<file path="src/rtl/vga_timing_monitor_if.sv">
// VGA pin bundle as seen by the timing monitor.
// The master drives the bus: the display controller or the bench.
// The slave observes it: the monitor.
//   pix_en  pixel strobe, one clk per pixel; the sampling qualifier
//   hSync   horizontal sync, active-high
//   vSync   vertical sync, active-high
//   bright  active-video / draw enable
interface vga_timing_monitor_if;
    logic pix_en;
    logic hSync;
    logic vSync;
    logic bright;

    modport master (output pix_en, hSync, vSync, bright);
    modport slave  (input  pix_en, hSync, vSync, bright);
endinterface

</file>
<file path="src/rtl/vga_timing_monitor.sv">
// Receive-side VGA timing checker.
// The block samples the VGA pins once per pixel strobe and rebuilds the pixel and line
// counters. It checks line length, frame length and sync widths against the parameters,
// and it reports lock, single-clk error pulses and a saturating error count.
// Ports:
//   clk, rst_n     system clock, asynchronous active-low reset
//   vga            slave side of the VGA pin bundle (pix_en, hSync, vSync, bright)
//   hc_rec/vc_rec  recovered 10-bit pixel / line counters
//   locked         timing verified over LOCK_FRAMES clean frames
//   frame_start    1-clk pulse on a sampled vSync rise
//   err_*          1-clk error pulses (hlen, hsync, vlen, vsync, bright)
//   err_count      total error pulses since reset, saturating at 255
//
// state   | meaning
// SEARCH  | no reference frame yet, or an error was just seen
// ACQUIRE | counting consecutive error-free frames
// LOCKED  | LOCK_FRAMES clean frames seen; counters trustworthy
module vga_timing_monitor #(
    parameter int H_TOTAL     = 800,
    parameter int V_TOTAL     = 525,
    parameter int H_SYNC      = 96,
    parameter int V_SYNC      = 2,
    parameter int LOCK_FRAMES = 2
) (
    input  logic                       clk,
    input  logic                       rst_n,
    vga_timing_monitor_if.slave        vga,
    output logic [9:0]                 hc_rec,
    output logic [9:0]                 vc_rec,
    output logic                       locked,
    output logic                       frame_start,
    output logic                       err_hlen,
    output logic                       err_hsync,
    output logic                       err_vlen,
    output logic                       err_vsync,
    output logic                       err_bright,
    output logic [7:0]                 err_count
);
    typedef enum logic [1:0] {SEARCH, ACQUIRE, LOCKED} state_t;

    localparam logic [10:0] H_TOTAL_C = 11'(H_TOTAL);
    localparam logic [10:0] V_TOTAL_C = 11'(V_TOTAL);
    localparam logic [10:0] H_SYNC_C  = 11'(H_SYNC);
    localparam logic [10:0] V_SYNC_C  = 11'(V_SYNC);
    localparam logic [3:0]  LOCK_C    = 4'(LOCK_FRAMES);

    state_t     state, state_nxt;
    logic [3:0] good_frames, good_nxt, good_inc;

    logic       hs_q, vs_q, line_seen, frame_seen;
    logic       hs_q_nxt, vs_q_nxt, line_seen_nxt, frame_seen_nxt;
    logic [9:0] hc_nxt, vc_nxt, hc_sat, vc_sat;
    logic       fs_nxt, hl_nxt, hsy_nxt, vl_nxt, vsy_nxt, br_nxt;
    logic [2:0] n_err;
    logic [8:0] cnt_sum;
    logic       err_any;

    // The comparisons use an 11-bit count+1, so a saturated 1023 cannot wrap to a valid length.
    logic [10:0] hc_inc, vc_inc;
    assign hc_inc = {1'b0, hc_rec} + 11'd1;
    assign vc_inc = {1'b0, vc_rec} + 11'd1;
    assign hc_sat = (hc_rec == 10'h3FF) ? hc_rec : hc_rec + 10'd1;
    assign vc_sat = (vc_rec == 10'h3FF) ? vc_rec : vc_rec + 10'd1;

    always_comb begin
        hc_nxt         = hc_rec;
        vc_nxt         = vc_rec;
        hs_q_nxt       = hs_q;
        vs_q_nxt       = vs_q;
        line_seen_nxt  = line_seen;
        frame_seen_nxt = frame_seen;
        fs_nxt         = 1'b0;
        hl_nxt         = 1'b0;
        hsy_nxt        = 1'b0;
        vl_nxt         = 1'b0;
        vsy_nxt        = 1'b0;
        br_nxt         = 1'b0;
        if (vga.pix_en) begin
            hs_q_nxt = vga.hSync;
            br_nxt   = vga.bright & (vga.hSync | vga.vSync);
            if (vga.hSync && !hs_q) begin
                hc_nxt        = '0;
                line_seen_nxt = 1'b1;
                hl_nxt        = line_seen && (hc_inc != H_TOTAL_C);
                // vs_q holds vSync as it was at the previous line start,
                // so the vertical edges are line-granular.
                vs_q_nxt      = vga.vSync;
                if (vga.vSync && !vs_q) begin
                    vc_nxt         = '0;
                    fs_nxt         = 1'b1;
                    frame_seen_nxt = 1'b1;
                    vl_nxt         = frame_seen && (vc_inc != V_TOTAL_C);
                end else begin
                    vc_nxt  = vc_sat;
                    vsy_nxt = !vga.vSync && vs_q && frame_seen && (vc_inc != V_SYNC_C);
                end
            end else begin
                hc_nxt  = hc_sat;
                hsy_nxt = !vga.hSync && hs_q && line_seen && (hc_inc != H_SYNC_C);
            end
        end
    end

    assign n_err   = 3'(hl_nxt) + 3'(hsy_nxt) + 3'(vl_nxt) + 3'(vsy_nxt) + 3'(br_nxt);
    assign cnt_sum = {1'b0, err_count} + {6'b0, n_err};

    always_ff @(posedge clk or negedge rst_n) begin
        if (!rst_n) begin
            hc_rec      <= '0;
            vc_rec      <= '0;
            hs_q        <= 1'b0;
            vs_q        <= 1'b0;
            line_seen   <= 1'b0;
            frame_seen  <= 1'b0;
            frame_start <= 1'b0;
            err_hlen    <= 1'b0;
            err_hsync   <= 1'b0;
            err_vlen    <= 1'b0;
            err_vsync   <= 1'b0;
            err_bright  <= 1'b0;
            err_count   <= '0;
        end else begin
            hc_rec      <= hc_nxt;
            vc_rec      <= vc_nxt;
            hs_q        <= hs_q_nxt;
            vs_q        <= vs_q_nxt;
            line_seen   <= line_seen_nxt;
            frame_seen  <= frame_seen_nxt;
            frame_start <= fs_nxt;
            err_hlen    <= hl_nxt;
            err_hsync   <= hsy_nxt;
            err_vlen    <= vl_nxt;
            err_vsync   <= vsy_nxt;
            err_bright  <= br_nxt;
            err_count   <= cnt_sum[8] ? 8'hFF : cnt_sum[7:0];
        end
    end

    // The FSM reacts to the registered pulses, so locked moves one clk after the pulse.
    assign err_any  = err_hlen | err_hsync | err_vlen | err_vsync | err_bright;
    assign good_inc = good_frames + 4'd1;

    always_comb begin
        state_nxt = state;
        good_nxt  = good_frames;
        if (err_any) begin
            state_nxt = SEARCH;
        end else if (frame_start) begin
            case (state)
                SEARCH: begin
                    state_nxt = ACQUIRE;
                    good_nxt  = '0;
                end
                ACQUIRE: begin
                    good_nxt = good_inc;
                    if (good_inc >= LOCK_C) state_nxt = LOCKED;
                end
                default: ;
            endcase
        end
    end

    always_ff @(posedge clk or negedge rst_n) begin
        if (!rst_n) begin
            state       <= SEARCH;
            good_frames <= '0;
        end else begin
            state       <= state_nxt;
            good_frames <= good_nxt;
        end
    end

    assign locked = (state == LOCKED);
endmodule

</file>
<file path="src/flat_wrapper.sv">
// flat-port wrapper written by rule: the top's interface ports become plain ports
module vga_timing_monitor_flat 
#(
    parameter int H_TOTAL     = 800,
    parameter int V_TOTAL     = 525,
    parameter int H_SYNC      = 96,
    parameter int V_SYNC      = 2,
    parameter int LOCK_FRAMES = 2
)
  (clk, rst_n, hc_rec, vc_rec, locked, frame_start, err_hlen, err_hsync, err_vlen, err_vsync, err_bright, err_count, vga_pix_en, vga_hSync, vga_vSync, vga_bright);
  vga_timing_monitor_if vga_i ();
  input  logic clk;
  input  logic rst_n;
  output logic [9:0] hc_rec;
  output logic [9:0] vc_rec;
  output logic locked;
  output logic frame_start;
  output logic err_hlen;
  output logic err_hsync;
  output logic err_vlen;
  output logic err_vsync;
  output logic err_bright;
  output logic [7:0] err_count;
  input wire logic [$bits(vga_i.pix_en)-1:0] vga_pix_en;
  input wire logic [$bits(vga_i.hSync)-1:0] vga_hSync;
  input wire logic [$bits(vga_i.vSync)-1:0] vga_vSync;
  input wire logic [$bits(vga_i.bright)-1:0] vga_bright;
  assign vga_i.pix_en = vga_pix_en;
  assign vga_i.hSync = vga_hSync;
  assign vga_i.vSync = vga_vSync;
  assign vga_i.bright = vga_bright;
  vga_timing_monitor #(.H_TOTAL(H_TOTAL), .V_TOTAL(V_TOTAL), .H_SYNC(H_SYNC), .V_SYNC(V_SYNC), .LOCK_FRAMES(LOCK_FRAMES)) u_core (.clk(clk), .rst_n(rst_n), .vga(vga_i), .hc_rec(hc_rec), .vc_rec(vc_rec), .locked(locked), .frame_start(frame_start), .err_hlen(err_hlen), .err_hsync(err_hsync), .err_vlen(err_vlen), .err_vsync(err_vsync), .err_bright(err_bright), .err_count(err_count));
endmodule
</file>
<file path="config.mk">
export PLATFORM = sky130hd
export DESIGN_NAME = vga_timing_monitor_flat
export DESIGN_NICKNAME = d
export VERILOG_FILES = /design/src/rtl/vga_timing_monitor_if.sv /design/src/rtl/vga_timing_monitor.sv /design/src/flat_wrapper.sv
export SDC_FILE = /design/constraint.sdc
export NUM_CORES = 1
export LEC_CHECK = 0
export BUFFER_PORTS_ARGS = -buffer_cell sky130_fd_sc_hd__buf_2
export CAP_MARGIN = 30
export CELL_PAD_IN_SITES_DETAIL_PLACEMENT = 0
export CELL_PAD_IN_SITES_GLOBAL_PLACEMENT = 1
export CORE_ASPECT_RATIO = 0.6
export CORE_MARGIN = 4
export CORE_UTILIZATION = 46
export CTS_CLUSTER_SIZE = 16
export DETAILED_ROUTE_END_ITERATION = 12
export PLACE_DENSITY_LB_ADDON = 0.1
export SETUP_SLACK_MARGIN = 0.4
export SLEW_MARGIN = 15
export SYNTH_ARGS = -nofsm -noshare
export SYNTH_HDL_FRONTEND = slang
export SYNTH_SLANG_ARGS = --single-unit
export TNS_END_PERCENT = 50
</file>
<file path="constraint.sdc">
create_clock -name clk -period 7.9 [get_ports clk]
set_input_delay 1.58 -clock clk [delete_from_list [all_inputs] [get_ports clk]]
set_output_delay 1.58 -clock clk [all_outputs]
set_load 0.1 [all_outputs]
</file>
After elaboration in Yosys (flattened, before gate mapping)
Cells that the tools add are included.
{ "totals": {"reg_bits": 44, "latchBits": 0, "ramBits": 0, "romBits": 0, "inputBits": 6, "out_inout_bits": 35, "elab_cells": 92, "n_memories": 0} }
{ "classes": {"addsub": 10, "n_mul": 0, "n_div": 0, "n_lt_le_gt_ge": 1, "n_eq_ne": 11, "shifts": 0, "muxes": 24, "bitwise": 7, "reduce_logical": 24} }
{ "ops": {"columns": ["cell", "n"], "rows": [
  ["2-to-1 mux 10 bit", 4],
  ["adder 10 x 1 -> 11 bit, second input constant", 2],
  ["inequality test 11 x 10 -> 1 bit, second input constant", 2],
  ["adder 10 x 1 -> 10 bit, second input constant", 2],
  ["equality test 10 bit, second input constant", 2],
  ["2-to-1 mux 1 bit", 14],
  ["AND reduction 3 bit", 4],
  ["inequality test 11 x 2 -> 1 bit, second input constant", 1],
  ["inequality test 11 x 7 -> 1 bit, second input constant", 1],
  ["logical AND 1 bit", 10],
  ["adder 3 x 1 -> 3 bit", 3],
  ["adder 8 x 3 -> 9 bit", 1],
  ["2-to-1 mux 8 bit", 1],
  ["one-hot mux 4 bit (2 select lines)", 1],
  ["2-to-1 mux 2 bit", 3],
  ["OR 1 bit", 5],
  ["adder 4 x 1 -> 4 bit, second input constant", 1],
  ["greater-or-equal comparator 4 x 2 -> 1 bit, second input constant", 1],
  ["zero test 1 bit", 4],
  ["inequality test 2 bit, second input constant", 2],
  ["one-hot mux 2 bit (2 select lines)", 1],
  ["AND reduction 2 bit", 2],
  ["nonzero test 2 bit", 2],
  ["inequality test 3 x 1 -> 1 bit, second input constant", 1],
  ["7 further kinds", 7]
]} }

Logic depth before layout (Yosys ltp)
Gate-level depths: netlist of run 1.
{ "logic_depth": {"depth_word": 12, "ltp_mapped": 19, "mapped_depth_nobuf": 19} }

Worst setup path after synthesis of run 1
No wires, ideal clock.
{ "synth_path": {"path_type": "input-to-reg", "start": "input vga_hSync", "end": "register u_core.err_count[0]", "setup_ns": 0.076, "t_arrival_ns": 4.630, "required_time_ns": 7.824, "path_slack_ns": 3.193, "cell_stages": 16, "path_buffers": 0, "path_cell_list": "nor2b_2 > nand2_2 > nor2_1 > and2_1 > o21ai_0 > fa_1 > inv_1 > ha_1 > fa_1 > inv_1 > fa_1 > inv_1 > a21oi_1 > nor2_1 > nand3_1 > nand2b_1"} }
{ "synth_between": {"elab_chain_cells": 12, "elab_cells_between_ends": 22, "classes_between": "5 x add/sub; 10 x mux; 2 x bitwise; 5 x reduce/logical"} }
{ "synth_lines": {"columns": ["item", "line_no", "text"], "rows": [
  ["from (decl)", "flat_wrapper.sv:25", "input wire logic [$bits(vga_i.hSync)-1:0] vga_hSync;"],
  ["zero test 1 bit", "vga_timing_monitor.sv:99", "hsy_nxt = !vga.hSync && hs_q && line_seen && (hc_inc != H_SYNC_C);"],
  ["logical AND 1 bit (3 in series)", "vga_timing_monitor.sv:99", null],
  ["2-to-1 mux 1 bit", "vga_timing_monitor.sv:81", "if (vga.hSync && !hs_q) begin"],
  ["2-to-1 mux 1 bit", "vga_timing_monitor.sv:78", "if (vga.pix_en) begin"],
  ["adder 1 x 1 -> 2 bit", "vga_timing_monitor.sv:104", "assign n_err = 3'(hl_nxt) + 3'(hsy_nxt) + 3'(vl_nxt) + 3'(vsy_nxt) + 3'(br_nxt);"],
  ["adder 3 x 1 -> 3 bit (2 in series)", "vga_timing_monitor.sv:104", null],
  ["adder 3 x 1 -> 3 bit (*)", "vga_timing_monitor.sv:104", null],
  ["adder 8 x 3 -> 9 bit (*)", "vga_timing_monitor.sv:105", "assign cnt_sum = {1'b0, err_count} + {6'b0, n_err};"],
  ["2-to-1 mux 8 bit (*)", "vga_timing_monitor.sv:135", "err_count <= cnt_sum[8] ? 8'hFF : cnt_sum[7:0];"],
  ["to (signal assigned)", "vga_timing_monitor.sv:135", null],
  ["to (decl)", "vga_timing_monitor.sv:37", "output logic [7:0] err_count"]
]} }
Every way passes the cells marked *; elsewhere a longest branch is shown, timed or not.
A chain may end at the register's enable or synchronous reset.

Worst setup path after layout of run 1
Same ends and word-level chain as after synthesis.

==> metrics.yaml, run 1 <==
layout-drive-gt1-share: 0.204
report.power.total_w: 0.000805
slew-limit-headroom: 0.653
ys_async_sr_fraction: 1.00
tns_ns: 0
final_util: 0.561
finalHoldViolCount: 0
area_growth_pct: 14.3
worstPathRequired_ns: 8.14
syn_avg_cell_area_um2: 9.49
drc: 0
cts-root-buf: "clkbuf_8"
cpPeakStageDelay_ns: 0.53
die_w_um: 104
clkSinkCount: 44
nNetsFinal: 332
finalSetupViolCount: 0
fin_crit_ns: 4.87
clock_skew_ns: 0.00893
holdCritStartpoint: "u_core.err_hsync"
final_cell_mix: "44 x dfrtp_1, 40 x buf_2, 36 x nand2_1"
powerDensity_nw_per_um2: 276
hp-class: "flop to flop"
status: "complete, no violations"
grt_use_total: 0.179
grt_max_degree: 25
clock_latency_ns: 0.30
pwr-share-comb: 0.442
internal_power_w: 0.000399
coreArea_um2: 5200
synth_edf_count: 0
crit_fanout: 10
pin_count: 41
swShare: 0.504
cts_tree: "yes"
vias: 2104
crit_type: "primary input to flop"
placedCellCount: 371
totalWireLength_um: 5680
row_count: 20
dp_hpwl_um: 4250
worst_slew_pin_slew_ns: 0.521
cp-end-kind: "flop"
dieArea_um2: 6850
overflow: 0
final_common_cell: "dfrtp_1"
clockPowerShare: 0.188
pwr-share-seq: 0.370
r2r_slack_ns: 3.63
wl_per_cell_um: 15.0
synthesis.instances: 269
synth-seq-cells: 44
rsz0062_at_grt: "false"
ys.warnings.count: 0
final_max_slew_viol_count: 0
cp.arrival_ns: 5.11
synth_ff_type: "dfrtp_1"
ir_drop_uv: 336
instances_no_fill: 379
antenna_found_initial: 0
start_kind: "primary input"
timing.rr.start: "u_core.hc_rec[0]"
timing.final.crit_share: 0.617
worstHoldEndpoint: "u_core.state[1]"
port_buffers: 40
reg2regPathDepth: 18
ctsHoldBuffers: 0
place_congestion: 0.831
reg2reg_to: "u_core.err_count[0]"
cap_violations: 0
fmax_ghz: 0.205
netSwitchingPower_w: 0.000406
drtIter0Drc: 115
grt_pass1_vias: 1921
synth.cell_area_um2: 2550
crit_slowest_cell: "fa_1"
viasPerCell: 5.55
die_h_um: 65.7
ctsResizeCount: 0
grt_pass1_wl_um: 9670
hold_path_depth: 1
clock_path_buffers: 2
antenna_cells: 0
synth_seq_area_share: 0.431
path_clk_slew_ns: 0.09
cts_post_setup_buffers_inserted: 0
synth.distinct_cells: 56
firstDrtPassIters: 4
start_util: 0.491
syn_nets: 289
ant_nets: 0
leakage_nw: 1.41
crit_chain: "buf_2 > nor2b_2 > nand2_2 > nor2_1 > and2_1 > o21ai_0 > fa_1 > inv_1 > ha_1 > fa_1 > inv_1 > fa_1 > inv_1 > a21oi_1 > nor2_1 > nand3_1 > nand2b_1"
htreeDepth: 2
numCtsBuffers: 5
power by group through the flow:
stage	combinational (W)	clock [W]	sequential (W)
global placement	0.000354	0	0.000301
floorplan	0.0000914	0	0.000498
global route	0.000379	0.000168	0.000305
CTS	0.000359	0.000159	0.000297
finish	0.000356	0.000151	0.000298
detailed placement	0.000357	0	0.000301
routing by layer:
| layer | share of wire | GRT usage | vias up |
|---|---|---|---|
| met5 | 0 | 0 | - |
| met4 | 0.016 | 0.0630 | 0 |
| met3 | 0.055 | 0.0422 | 10 |
| met2 | 0.39 | 0.241 | 54 |
| met1 | 0.54 | 0.275 | 995 |
| li1 | - | - | 1045 |
worst max-delay path: cells and delay by family:
family	cells	cell delay, ns
buffers and inverters	4	0.29
AOI/OAI and AO/OA	2	0.20
adders and majority gates	4	1.64
and+or+nand+nor	7	1.39
Yosys cell counts (5+ instances only):
library cell / number / area, µm²
dfrtp_1: 44 / 1100
nand2_1: 36 / 135
nand3_1: 17 / 85.1
o21ai_0: 16 / 80.1
inv_1: 15 / 56.3
a21oi_1: 14 / 70.1
ha_1: 11 / 138
nor2_1: 10 / 37.5
nor2b_1: 7 / 43.8
nor3_1: 7 / 35.0
xnor2_1: 7 / 61.3
a31oi_1: 6 / 37.5
nand2b_1: 6 / 37.5
xor2_1: 5 / 43.8
registers in the layout, summed over array words and instances, names as in the netlist:
signal              cells
u_core.err_bright       1
u_core.err_hlen         1
u_core.err_vlen         1
u_core.line_seen        1
u_core.err_hsync        1
u_core.hs_q             1
u_core.frame_seen       1
u_core.good_frames      4
u_core.vs_q             1
u_core.frame_start      1
u_core.hc_rec          10
u_core.err_vsync        1
u_core.vc_rec          10
u_core.err_count        8
u_core.state            2
cell families after synthesis:
| group | share of synthesized area |
|---|---|
| XOR/XNOR | 0.0412 |
| adder cells (fa/ha/maj) | 0.0774 |
| buffers and inverters | 0.0343 |
| flip-flops | 0.431 |
| AND/OR/NAND/NOR | 0.227 |
| multiplexers | 0.00833 |
| AO/OA/AOI/OAI | 0.180 |
stage by stage:
step	setup WS [ns]	instance area, µm²	hold WS (ns)
after floorplan	3.19	2550	0.454
after global placement	2.80	2810	0.448
after detailed placement	2.75	2830	0.449
after CTS	3.04	2920	0.462
after global routing	2.76	2920	0.500
final	3.03	2920	0.461
area by class of cell:
| class | count | area, µm² |
|---|---|---|
| clock inverter | 1 | 7.51 |
| tap | 66 | 82.6 |
| clock buffer | 7 | 86.3 |
| sequential | 44 | 1100 |
| timing repair buffer | 41 | 220 |
| multi-input combinational | 205 | 1370 |
| fill | 491 | 2290 |
| inverter | 15 | 56.3 |
how the worst max path moves through the flow:
stage | start | to | slack [ns] | cells after the start
6_report | vga_hSync | u_core.err_count[0] | 3.03 | 17
5_1_grt | vga_hSync | u_core.err_count[2] | 2.76 | 17
4_1_cts | vga_hSync | u_core.err_count[2] | 3.04 | 17
3_5_place_dp | vga_hSync | u_core.err_count[0] | 2.75 | 17
3_3_place_gp | vga_pix_en | u_core.err_count[0] | 2.80 | 17
2_1_floorplan | vga_hSync | u_core.err_count[0] | 3.19 | 16
(Power assumes the default switching activity.)
==> inputs of run 2 (changes only) <==
Settings changed: CORE_UTILIZATION 46 to 39.
Clock period 7.9 ns to 4.2 ns, I/O delays scaled along.
==> metrics.yaml, run 2 (same netlist as run 1, synthesis figures left out) <==
cp-end-kind: "flop"
grt_max_degree: 25
reg2reg_to: "u_core.err_count[4]"
reg2regPathDepth: 18
drtIter0Drc: 160
powerDensity_nw_per_um2: 507
final_common_cell: "buf_2"
final_cell_mix: "40 x buf_2, 34 x nand2_1, 26 x dfrtp_1"
viasPerCell: 5.18
grt_use_total: 0.160
finalHoldViolCount: 0
finalSetupViolCount: 0
dieArea_um2: 7950
die_h_um: 70.7
status: "complete, no violations"
firstDrtPassIters: 4
slew-limit-headroom: 0.653
area_growth_pct: 26.8
crit_fanout: 5
leakage_nw: 1.50
row_count: 22
vias: 2130
cp.arrival_ns: 4.04
rsz0062_at_grt: "true"
clock_skew_ns: 0.0107
final_max_slew_viol_count: 0
place_congestion: 0.832
multi_input_area_um2: 1490
pin_count: 41
clkSinkCount: 44
worstPathRequired_ns: 4.40
grt_pass1_wl_um: 10200
crit_slowest_cell: "dfrtp_4"
fmax_ghz: 0.261
seqCellArea_um2: 1140
ir_drop_uv: 486
r2r_slack_ns: 0.36
dp_hpwl_um: 4550
wl_per_cell_um: 14.7
drc: 0
reg_top3: "u_core.hc_rec (10), u_core.vc_rec (10), u_core.err_count (8)"
overflow: 0
htreeDepth: 2
layout-drive-gt1-share: 0.355
tns_ns: 0
report.power.total_w: 0.00164
totalWireLength_um: 6040
cts_tree: "yes"
port_buffers: 40
clock_path_buffers: 2
cp_common_cell: "inv_1"
ant_nets: 0
cap_violations: 0
fin_hold_ws_ns: 0.486
fillers: 584
fin_crit_ns: 3.84
grt_pass1_vias: 1909
clock_latency_ns: 0.30
crit_chain: "xnor2_2 > nor3_1 > a31oi_1 > nor3_2 > a41oi_2 > ha_1 > inv_1 > fa_1 > inv_1 > ha_2 > fa_1 > inv_1 > fa_2 > inv_2 > a21oi_4 > nor2b_1 > xnor2_1 > nand2_1"
cpPeakStageDelay_ns: 0.52
path_clk_slew_ns: 0.09
nNetsFinal: 346
endpoint: "u_core.err_count[4]"
hp-class: "flop to flop"
final_area_um2: 3240
start_kind: "flop"
coreArea_um2: 6220
antenna_cells: 0
start_util: 0.410
die_w_um: 112
placed_area_um2: 2980
numCtsBuffers: 5
ctsHoldBuffers: 0
timing.final.crit_share: 0.914
crit_start: "u_core.hc_rec[5]"
timing.rr.start: "u_core.hc_rec[5]"
antenna_found_initial: 0
worst_slew_pin_slew_ns: 0.520
cts-root-buf: "clkbuf_8"
crit_type: "flop to flop"
## run 2: cell count changes in the layout (fill, tap and decap cells not counted), sizes merged
| cell | previous run | this run |
|---|---|---|
| buf | 41 | 55 |
| clkbuf | 7 | 6 |
| bufinv | 0 | 1 |
| clkinvlp | 1 | 0 |
| clkinv | 0 | 1 |
## run 2: how the worst min path moves through the flow
stage                   endpoint  cells past startpoint              start
2_1_floorplan  u_core.frame_seen                      1  u_core.frame_seen
3_3_place_gp     u_core.state[1]                      1   u_core.err_hsync
3_5_place_dp     u_core.state[1]                      1   u_core.err_hsync
4_1_cts          u_core.state[1]                      1   u_core.err_hsync
5_1_grt          u_core.state[1]                      1   u_core.err_hsync
6_report         u_core.state[1]                      1   u_core.err_hsync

* * * *

• YOUR ASSIGNMENT:
From the material above, copy exactly the lines between the line holding "export SYNTH_SLANG_ARGS = --single-unit" and the line holding "set_output_delay 1.58 -clock", inclusive, and only those.

• EXERCISE RESULT:
export SYNTH_SLANG_ARGS = --single-unit
export TNS_END_PERCENT = 50
</file>
<file path="constraint.sdc">
create_clock -name clk -period 7.9 [get_ports clk]
set_input_delay 1.58 -clock clk [delete_from_list [all_inputs] [get_ports clk]]
set_output_delay 1.58 -clock clk [all_outputs]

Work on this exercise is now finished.